Task brief:
In the entries that follow, find the word "inserted" and report each line it is on.

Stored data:
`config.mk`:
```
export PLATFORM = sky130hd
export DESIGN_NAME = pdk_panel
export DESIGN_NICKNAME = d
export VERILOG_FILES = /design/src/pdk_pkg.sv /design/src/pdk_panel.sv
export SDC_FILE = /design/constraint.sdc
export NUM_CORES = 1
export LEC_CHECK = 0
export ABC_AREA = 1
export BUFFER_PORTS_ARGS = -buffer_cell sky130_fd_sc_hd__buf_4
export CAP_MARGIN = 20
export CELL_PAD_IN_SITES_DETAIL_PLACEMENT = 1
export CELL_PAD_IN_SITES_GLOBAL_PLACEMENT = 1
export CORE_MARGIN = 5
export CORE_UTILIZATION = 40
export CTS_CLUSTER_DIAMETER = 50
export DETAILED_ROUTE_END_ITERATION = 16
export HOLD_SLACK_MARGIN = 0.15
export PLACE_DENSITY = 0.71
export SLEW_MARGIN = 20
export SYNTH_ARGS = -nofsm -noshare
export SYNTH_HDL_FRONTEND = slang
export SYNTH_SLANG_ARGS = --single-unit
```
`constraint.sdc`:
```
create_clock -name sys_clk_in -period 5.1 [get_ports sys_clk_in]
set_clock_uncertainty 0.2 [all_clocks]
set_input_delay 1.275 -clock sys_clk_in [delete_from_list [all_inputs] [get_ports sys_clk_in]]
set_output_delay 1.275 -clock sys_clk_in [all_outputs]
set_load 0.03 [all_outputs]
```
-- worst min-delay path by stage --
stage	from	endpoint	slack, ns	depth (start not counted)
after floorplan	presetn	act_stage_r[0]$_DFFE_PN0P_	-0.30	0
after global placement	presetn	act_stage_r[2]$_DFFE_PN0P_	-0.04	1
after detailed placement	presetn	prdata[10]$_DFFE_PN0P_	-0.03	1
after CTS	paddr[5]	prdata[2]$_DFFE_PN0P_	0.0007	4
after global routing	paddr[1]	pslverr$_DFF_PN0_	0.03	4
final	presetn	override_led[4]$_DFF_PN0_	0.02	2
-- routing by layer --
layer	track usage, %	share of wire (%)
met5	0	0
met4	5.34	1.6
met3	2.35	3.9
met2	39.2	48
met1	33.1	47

---

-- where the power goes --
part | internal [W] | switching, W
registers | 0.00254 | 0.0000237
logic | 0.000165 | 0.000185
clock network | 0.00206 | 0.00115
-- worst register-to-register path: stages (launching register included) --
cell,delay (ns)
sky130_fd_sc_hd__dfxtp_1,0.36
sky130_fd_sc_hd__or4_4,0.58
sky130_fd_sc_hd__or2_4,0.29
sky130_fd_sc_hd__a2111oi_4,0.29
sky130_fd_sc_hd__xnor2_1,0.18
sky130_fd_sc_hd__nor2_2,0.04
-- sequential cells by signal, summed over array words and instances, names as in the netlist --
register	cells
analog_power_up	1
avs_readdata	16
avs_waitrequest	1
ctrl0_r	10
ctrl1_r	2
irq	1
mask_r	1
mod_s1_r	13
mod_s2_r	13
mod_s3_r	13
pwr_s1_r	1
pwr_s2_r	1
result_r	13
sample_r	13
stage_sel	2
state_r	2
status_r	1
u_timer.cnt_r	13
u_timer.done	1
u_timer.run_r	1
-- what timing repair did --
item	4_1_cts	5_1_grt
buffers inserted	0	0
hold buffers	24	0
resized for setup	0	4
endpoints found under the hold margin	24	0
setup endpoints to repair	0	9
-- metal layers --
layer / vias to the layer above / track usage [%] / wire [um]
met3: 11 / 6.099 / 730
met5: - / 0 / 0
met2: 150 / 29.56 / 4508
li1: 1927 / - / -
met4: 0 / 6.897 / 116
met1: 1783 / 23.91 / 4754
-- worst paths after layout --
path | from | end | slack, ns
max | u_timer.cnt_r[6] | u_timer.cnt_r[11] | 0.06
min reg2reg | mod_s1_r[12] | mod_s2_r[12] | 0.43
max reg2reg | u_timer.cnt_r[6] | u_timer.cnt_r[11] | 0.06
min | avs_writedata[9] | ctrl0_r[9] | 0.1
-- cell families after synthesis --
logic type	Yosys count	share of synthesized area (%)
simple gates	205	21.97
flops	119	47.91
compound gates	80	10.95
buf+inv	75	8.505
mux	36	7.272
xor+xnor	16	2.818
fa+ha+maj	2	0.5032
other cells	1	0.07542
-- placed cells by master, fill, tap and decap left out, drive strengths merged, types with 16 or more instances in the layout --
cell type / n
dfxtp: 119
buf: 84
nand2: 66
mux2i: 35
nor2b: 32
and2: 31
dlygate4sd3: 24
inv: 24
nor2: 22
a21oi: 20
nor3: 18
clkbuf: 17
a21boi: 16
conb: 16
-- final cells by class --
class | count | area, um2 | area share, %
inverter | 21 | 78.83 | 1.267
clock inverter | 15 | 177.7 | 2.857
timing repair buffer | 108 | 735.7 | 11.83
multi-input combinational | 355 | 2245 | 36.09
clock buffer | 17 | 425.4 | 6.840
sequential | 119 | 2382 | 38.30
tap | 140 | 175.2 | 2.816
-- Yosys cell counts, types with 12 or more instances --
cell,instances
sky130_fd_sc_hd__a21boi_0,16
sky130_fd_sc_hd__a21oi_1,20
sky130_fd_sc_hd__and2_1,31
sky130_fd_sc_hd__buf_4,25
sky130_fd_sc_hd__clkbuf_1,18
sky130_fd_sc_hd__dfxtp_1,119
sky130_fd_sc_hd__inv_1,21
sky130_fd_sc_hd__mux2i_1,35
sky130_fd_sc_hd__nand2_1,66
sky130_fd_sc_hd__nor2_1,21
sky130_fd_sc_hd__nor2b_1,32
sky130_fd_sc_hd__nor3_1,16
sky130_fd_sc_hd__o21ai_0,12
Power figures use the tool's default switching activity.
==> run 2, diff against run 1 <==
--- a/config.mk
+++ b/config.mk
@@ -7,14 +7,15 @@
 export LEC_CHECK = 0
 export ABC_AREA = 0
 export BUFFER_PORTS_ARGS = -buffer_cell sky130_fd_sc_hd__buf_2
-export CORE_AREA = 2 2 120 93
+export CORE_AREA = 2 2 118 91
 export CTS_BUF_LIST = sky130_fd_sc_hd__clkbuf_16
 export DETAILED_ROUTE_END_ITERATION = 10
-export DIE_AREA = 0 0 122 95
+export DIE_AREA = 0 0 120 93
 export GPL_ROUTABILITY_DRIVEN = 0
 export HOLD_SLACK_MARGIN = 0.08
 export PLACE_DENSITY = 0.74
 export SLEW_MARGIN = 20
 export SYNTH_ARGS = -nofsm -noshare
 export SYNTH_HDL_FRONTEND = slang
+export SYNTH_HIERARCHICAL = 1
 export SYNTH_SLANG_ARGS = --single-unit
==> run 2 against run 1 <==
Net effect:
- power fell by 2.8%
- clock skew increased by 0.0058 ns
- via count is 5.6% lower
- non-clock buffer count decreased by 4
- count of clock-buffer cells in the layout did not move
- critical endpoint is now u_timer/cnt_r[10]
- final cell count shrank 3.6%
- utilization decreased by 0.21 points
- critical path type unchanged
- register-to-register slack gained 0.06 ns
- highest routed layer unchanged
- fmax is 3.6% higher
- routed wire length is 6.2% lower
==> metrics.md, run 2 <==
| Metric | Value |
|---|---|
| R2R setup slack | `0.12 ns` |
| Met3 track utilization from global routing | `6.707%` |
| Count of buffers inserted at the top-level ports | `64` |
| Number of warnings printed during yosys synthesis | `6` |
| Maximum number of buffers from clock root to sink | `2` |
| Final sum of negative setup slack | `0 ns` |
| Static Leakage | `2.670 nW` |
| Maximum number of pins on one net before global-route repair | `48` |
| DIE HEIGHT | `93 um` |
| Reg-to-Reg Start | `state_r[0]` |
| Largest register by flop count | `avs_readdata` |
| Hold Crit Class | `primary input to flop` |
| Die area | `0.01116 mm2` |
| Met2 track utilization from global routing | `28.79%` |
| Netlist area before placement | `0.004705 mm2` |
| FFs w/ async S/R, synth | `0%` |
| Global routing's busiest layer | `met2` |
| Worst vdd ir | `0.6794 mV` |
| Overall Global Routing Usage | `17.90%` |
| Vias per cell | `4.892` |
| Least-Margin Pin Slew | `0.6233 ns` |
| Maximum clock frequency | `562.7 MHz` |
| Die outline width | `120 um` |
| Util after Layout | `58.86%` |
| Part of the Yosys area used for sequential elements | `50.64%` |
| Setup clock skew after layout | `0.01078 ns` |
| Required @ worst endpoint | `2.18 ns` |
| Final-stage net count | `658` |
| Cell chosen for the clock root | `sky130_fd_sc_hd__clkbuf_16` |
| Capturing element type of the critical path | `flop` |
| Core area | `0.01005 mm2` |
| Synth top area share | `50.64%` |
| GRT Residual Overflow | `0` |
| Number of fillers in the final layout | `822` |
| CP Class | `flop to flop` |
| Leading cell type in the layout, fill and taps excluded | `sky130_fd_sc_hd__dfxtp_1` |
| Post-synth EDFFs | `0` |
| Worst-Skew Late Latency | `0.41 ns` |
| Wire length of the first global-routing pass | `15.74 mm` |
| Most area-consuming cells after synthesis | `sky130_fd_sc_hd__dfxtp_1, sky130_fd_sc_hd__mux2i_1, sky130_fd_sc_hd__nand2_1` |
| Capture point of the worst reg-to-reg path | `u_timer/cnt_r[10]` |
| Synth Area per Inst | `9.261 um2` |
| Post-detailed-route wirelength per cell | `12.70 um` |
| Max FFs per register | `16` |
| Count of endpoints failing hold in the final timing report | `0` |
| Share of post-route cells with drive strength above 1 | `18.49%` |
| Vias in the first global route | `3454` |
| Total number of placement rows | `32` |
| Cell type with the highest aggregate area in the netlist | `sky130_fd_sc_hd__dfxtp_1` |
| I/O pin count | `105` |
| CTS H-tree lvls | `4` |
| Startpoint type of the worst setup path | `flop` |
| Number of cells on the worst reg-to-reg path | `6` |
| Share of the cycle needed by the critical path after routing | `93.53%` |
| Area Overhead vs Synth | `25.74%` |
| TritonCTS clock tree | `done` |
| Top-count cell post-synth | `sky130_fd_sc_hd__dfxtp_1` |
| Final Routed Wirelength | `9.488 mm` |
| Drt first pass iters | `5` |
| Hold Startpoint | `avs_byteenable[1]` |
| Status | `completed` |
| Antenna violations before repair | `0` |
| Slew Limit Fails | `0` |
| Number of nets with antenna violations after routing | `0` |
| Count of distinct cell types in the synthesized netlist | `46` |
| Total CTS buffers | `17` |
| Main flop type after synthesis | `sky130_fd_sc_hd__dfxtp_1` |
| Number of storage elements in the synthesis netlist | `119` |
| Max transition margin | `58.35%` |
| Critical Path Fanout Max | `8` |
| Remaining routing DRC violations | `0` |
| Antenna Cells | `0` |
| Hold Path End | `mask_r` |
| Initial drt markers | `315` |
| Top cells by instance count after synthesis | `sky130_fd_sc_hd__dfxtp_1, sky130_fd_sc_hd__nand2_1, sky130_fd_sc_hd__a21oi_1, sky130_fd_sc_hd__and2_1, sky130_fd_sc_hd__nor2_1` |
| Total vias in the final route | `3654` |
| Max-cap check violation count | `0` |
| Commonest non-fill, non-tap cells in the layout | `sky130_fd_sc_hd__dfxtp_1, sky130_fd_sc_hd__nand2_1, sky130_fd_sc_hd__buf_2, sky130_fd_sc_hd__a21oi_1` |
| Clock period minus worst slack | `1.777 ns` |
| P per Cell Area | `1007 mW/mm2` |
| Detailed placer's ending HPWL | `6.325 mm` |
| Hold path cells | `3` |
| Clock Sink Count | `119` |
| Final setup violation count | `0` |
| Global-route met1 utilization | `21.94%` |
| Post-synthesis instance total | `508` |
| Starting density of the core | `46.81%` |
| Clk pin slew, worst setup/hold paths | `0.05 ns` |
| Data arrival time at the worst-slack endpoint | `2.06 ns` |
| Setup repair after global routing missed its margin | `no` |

Exercise response:
buffers inserted	0	0
| Count of buffers inserted at the top-level ports | `64` |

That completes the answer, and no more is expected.